--- About this task ---
If a line in the material below has the string "around", copy it out.

--- Data under study ---
<file path="config.mk">
export PLATFORM = sky130hd
export DESIGN_NAME = perm_mgate
export DESIGN_NICKNAME = d
export VERILOG_FILES = /design/src/rtl/perm_mgate_pkg.sv /design/src/rtl/pm_order_decode.sv /design/src/rtl/pm_role_gather.sv /design/src/rtl/pm_role_chain.sv /design/src/rtl/pm_role_scatter.sv /design/src/rtl/perm_mgate.sv
export SDC_FILE = /design/constraint.sdc
export NUM_CORES = 1
export LEC_CHECK = 0
export BUFFER_PORTS_ARGS = -buffer_cell sky130_fd_sc_hd__buf_4
export CAP_MARGIN = 20
export CORE_AREA = 3 3 40 42
export DETAILED_ROUTE_END_ITERATION = 10
export DIE_AREA = 0 0 43 45
export GPL_ROUTABILITY_DRIVEN = 0
export GPL_TIMING_DRIVEN = 1
export PLACE_DENSITY = 0.68
export SYNTH_ARGS = -nofsm -noshare
export SYNTH_HDL_FRONTEND = slang
export SYNTH_HIERARCHICAL = 1
export SYNTH_SLANG_ARGS = --single-unit
</file>
<file path="constraint.sdc">
create_clock -name vclk -period 2.8
set_clock_uncertainty 0.1 [all_clocks]
set_input_delay 0.28 -clock vclk [all_inputs]
set_output_delay 0.28 -clock vclk [all_outputs]
set_load 0.02 [all_outputs]
</file>
<file path="src/rtl/perm_mgate_pkg.sv">
package perm_mgate_pkg;

    // Width of one ordering field for an n-line gate (at least one bit).
    function automatic int fld_w(input int n);
        return (n > 1) ? $clog2(n) : 1;
    endfunction

endpackage

</file>
<file path="src/rtl/pm_order_decode.sv">
module pm_order_decode #(
    parameter int N = 4,
    parameter int W = 2
) (
    input  logic [N*W-1:0]        order_code,
    output logic [N-1:0][N-1:0]   role_sel,
    output logic                  order_ok
);

    // One-hot select: role_sel[r][p] is set when role r names line p.
    for (genvar r = 0; r < N; r++) begin : g_role
        for (genvar p = 0; p < N; p++) begin : g_line
            assign role_sel[r][p] = (order_code[r*W +: W] == W'(p));
        end
    end

    // Legal only when every line is claimed by exactly one role.
    always_comb begin
        logic [N-1:0] col;
        order_ok = 1'b1;
        for (int p = 0; p < N; p++) begin
            col = '0;
            for (int r = 0; r < N; r++) col[r] = role_sel[r][p];
            if (!$onehot(col)) order_ok = 1'b0;
        end
    end

    always_comb begin
        if (order_ok) begin
            for (int r = 0; r < N; r++) begin

                row_onehot_chk: assert ($onehot(role_sel[r]));
            end
        end
    end

endmodule

</file>
<file path="src/rtl/pm_role_gather.sv">
module pm_role_gather #(
    parameter int N = 4
) (
    input  logic [N-1:0][N-1:0] role_sel,
    input  logic [N-1:0]        line_in,
    output logic [N-1:0]        role_x
);

    for (genvar r = 0; r < N; r++) begin : g_pick
        assign role_x[r] = |(role_sel[r] & line_in);
    end

endmodule

</file>
<file path="src/rtl/pm_role_chain.sv">
module pm_role_chain #(
    parameter int N = 4
) (
    input  logic [N-1:0] role_x,
    output logic [N-1:0] role_y
);

    if (N == 1) begin : g_one
        assign role_y[0] = ~role_x[0];
    end else if (N == 2) begin : g_two
        assign role_y[0] = ~role_x[0];
        assign role_y[1] = role_x[1] ^ ~role_x[0];
        always_comb begin

            two_line_inv_chk: assert ((role_y[0] ^ role_y[1]) == role_x[1]);
        end
    end else begin : g_many
        always_comb begin
            logic [N-1:0] ry;
            logic         acc;
            ry    = '0;
            ry[2] = role_x[2] ^ role_x[1];
            ry[0] = role_x[0] ^ ry[2];
            ry[1] = ~role_x[1] ^ (ry[2] & ry[0]);
            acc   = ry[0] & ry[1] & ry[2];
            for (int m = 3; m < N; m++) begin
                ry[m] = role_x[m] ^ acc;
                acc   = acc & ry[m];
            end
            role_y = ry;
        end

        always_comb begin

            a1_recover_chk: assert ((role_y[0] ^ role_y[2]) == role_x[0]);

            a2_recover_chk: assert ((~(role_y[1] ^ (role_y[2] & role_y[0]))) == role_x[1]);
        end
    end

endmodule

</file>
<file path="src/rtl/pm_role_scatter.sv">
module pm_role_scatter #(
    parameter int N = 4
) (
    input  logic [N-1:0][N-1:0] role_sel,
    input  logic [N-1:0]        role_y,
    output logic [N-1:0]        line_out
);

    always_comb begin
        logic [N-1:0] col;
        for (int p = 0; p < N; p++) begin
            col = '0;
            for (int r = 0; r < N; r++) col[r] = role_sel[r][p];
            line_out[p] = |(col & role_y);
        end
    end

endmodule

</file>
<file path="src/rtl/perm_mgate.sv">
module perm_mgate #(
    parameter int N = 4,
    localparam int W = perm_mgate_pkg::fld_w(N)
) (
    input  logic [N-1:0]   data_in,
    input  logic [N*W-1:0] order_in,
    output logic [N-1:0]   data_out,
    output logic           order_bad
);

    logic [N-1:0][N-1:0] role_sel;
    logic                order_ok;
    logic [N-1:0]        role_x;
    logic [N-1:0]        role_y;
    logic [N-1:0]        mapped;

    pm_order_decode #(.N(N), .W(W)) u_decode (
        .order_code (order_in),
        .role_sel   (role_sel),
        .order_ok   (order_ok)
    );

    pm_role_gather #(.N(N)) u_gather (
        .role_sel (role_sel),
        .line_in  (data_in),
        .role_x   (role_x)
    );

    pm_role_chain #(.N(N)) u_chain (
        .role_x (role_x),
        .role_y (role_y)
    );

    pm_role_scatter #(.N(N)) u_scatter (
        .role_sel (role_sel),
        .role_y   (role_y),
        .line_out (mapped)
    );

    assign order_bad = ~order_ok;
    assign data_out  = order_ok ? mapped : data_in;

    always_comb begin

        bypass_chk: assert (!order_bad || (data_out == data_in));

        if (N == 1 && order_ok) begin
            single_line_chk: assert (data_out != data_in);
        end
    end

endmodule

</file>
==> summary.md, run 1 <==
| Metric | Value |
|---|---|
| Status | `finished with violations` |
| Violated checks | `setup timing` |
| Fin area | `between 0.001 and 0.0015 sq mm` |
| FF+latch area | `0 sq um` |
| Slowest cell on crit path | `fa_1` |
| VDD IR max | `around 0.11 mV` |
| Post-Syn Area per Cell | `roughly 8 sq um` |
| I/O Buffers | `17` |
| Die area | `a little under 0.002 sq mm` |
| DR vias/cell | `about 5.8` |
| Placed instance count | `approximately 120` |
| Layout clock buffers | `0` |
| Pin count of the biggest net entering global routing | `6` |
| Fill count | `80` |
| # setup viols final | `4` |
| Routed WL per cell | `about 17 microns` |
| Design Power | `~0.2 mW` |
| Library cells used by synthesis | `15` |
| DP Area | `between 800 and 900 sq um` |
| Final worst slack | `-0.03125 ns` |
| FFs & Latches | `0` |
| Synthesis Warnings | `6` |
| 1st-iter DRT viols | `24` |
| Commonest non-fill, non-tap cell in the layout | `buf_4` |
| Pre-Repair DR Iteration Count | `4` |
| Leakage Power | `between 0.5 and 0.6 nW` |
| Period minus WS final | `2.831 ns` |
| Fin cells | `approximately 120` |
| Final Cycle Share | `101.1%` |
| IO Count | `17` |
| Least-Margin Pin Slew | `between 0.3 and 0.4 ns` |
| DR vias | `around 680` |
| First-pass GRT wire length | `3353 microns` |
| Final hold vios | `0` |
| CP Class | `in -> out` |
| Std-Cell Rows | `13` |
| Seq/Total Area, Yosys | `0%` |
| Global-route usage over all layers | `approximately 23%` |
| Worst hold-check path type | `in -> out` |
| Final design utilization | `78.87%` |
| Hold buffer count at CTS | `0` |
| DRC | `0` |
| Cell Chain, Critical Path | `buf_12 -> nor2b_4 -> fa_1 -> ha_2 -> ha_4 -> nor4b_4 -> and3_4 -> mux2_4 -> buf_6` |
| Cell Pwr Density | `203.3 mW/mm^2` |
| # Max-Cap Violations | `0` |
| Setup TNS Final | `-0.1157 ns` |
| Global route overflow | `0` |
| Slew Viols, Final | `0` |
| CP startpoint kind | `input pin` |
| Commonest cells after routing, fill and taps aside | `buf_4 (22), a22oi_1 (16), buf_6 (8), nand2_1 (8), inv_1 (6)` |
| Initial Utilization | `between 40 and 50%` |
| Peak Freq | `353.2 MHz` |
| Final WL | `1953 microns` |
| Routed Antenna Nets | `0` |
| Core Area | `about 0.0013 sq mm` |
| Syn Inst Count | `71` |
| Final nets | `129` |
| Die width | `approximately 43 microns` |
| Slowest stage delay, CP | `about 0.56 ns` |
| CP endpoint kind | `output pin` |
| RSZ-0062 raised after global routing | `yes` |
| Worst path arrival time | `2.45 ns` |
| Layout cells sized above 1 | `about 53%` |
| Slew margin rel. | `79.25%` |
| Chip height | `~45 microns` |
| Post-DP HPWL | `about 1400 microns` |
| Syn_nets | `95` |
| Critical Path RT | `around 2.4 ns` |
| Vias in the first global route | `722` |
| Post-synthesis cell area | `570.5 sq um` |
| Initial antenna violation count | `0` |
| Worst Path Max Fanout | `5` |
| ANT cells | `0` |
| Synth-to-layout area growth | `77.63%` |
logic make-up (layout without fill, tap and decap cells):
group,Yosys count,count (layout),share of synthesized area (%)
AOI/OAI and AO/OA,16,16,21.05
xor gates and xnor gates,3,3,4.606
adders and majority gates,12,12,31.58
buffers and inverters,6,38,3.947
muxes,5,5,9.649
and+or+nand+nor,29,29,29.17
where the power goes:
part / switching [mW] / internal [mW] / total [mW]
Clock: 0 / 0 / 0
Sequential: 0 / 0 / 0
Combinational: 0.0995 / 0.106 / 0.206
Total: 0.0995 / 0.106 / 0.206
synth_stat cells, types with 2 or more instances:
library cell	number	area, sq um
xor2_1	3	26.28
fa_1	4	80.08
inv_1	6	22.52
nor4b_2	2	30.03
nor2_1	4	15.01
ha_1	8	100.1
mux2_2	4	45.04
a22oi_1	16	120.1
nor2b_1	8	50.05
nand2_1	11	41.29
layer usage:
metal | share of wire [%] | global-route usage [%] | wire length, microns | up-vias
met5 | 0 | 0 | 0 | -
met4 | 1.5 | 4.217 | 30 | 0
met3 | 5.5 | 1.992 | 108 | 4
met2 | 52 | 44.31 | 1024 | 26
met1 | 40 | 26.88 | 790 | 330
li1 | - | - | - | 324
path summary, 6_finish.rpt:
path | cells past startpoint | slack, ns | end | start
max | 9 | -0.03 | data_out[3] | order_in[3]
min | 3 | 0.82 | data_out[0] | data_in[0]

--- Finished exercise ---
| VDD IR max | `around 0.11 mV` |
| DR vias | `around 680` |
| Critical Path RT | `around 2.4 ns` |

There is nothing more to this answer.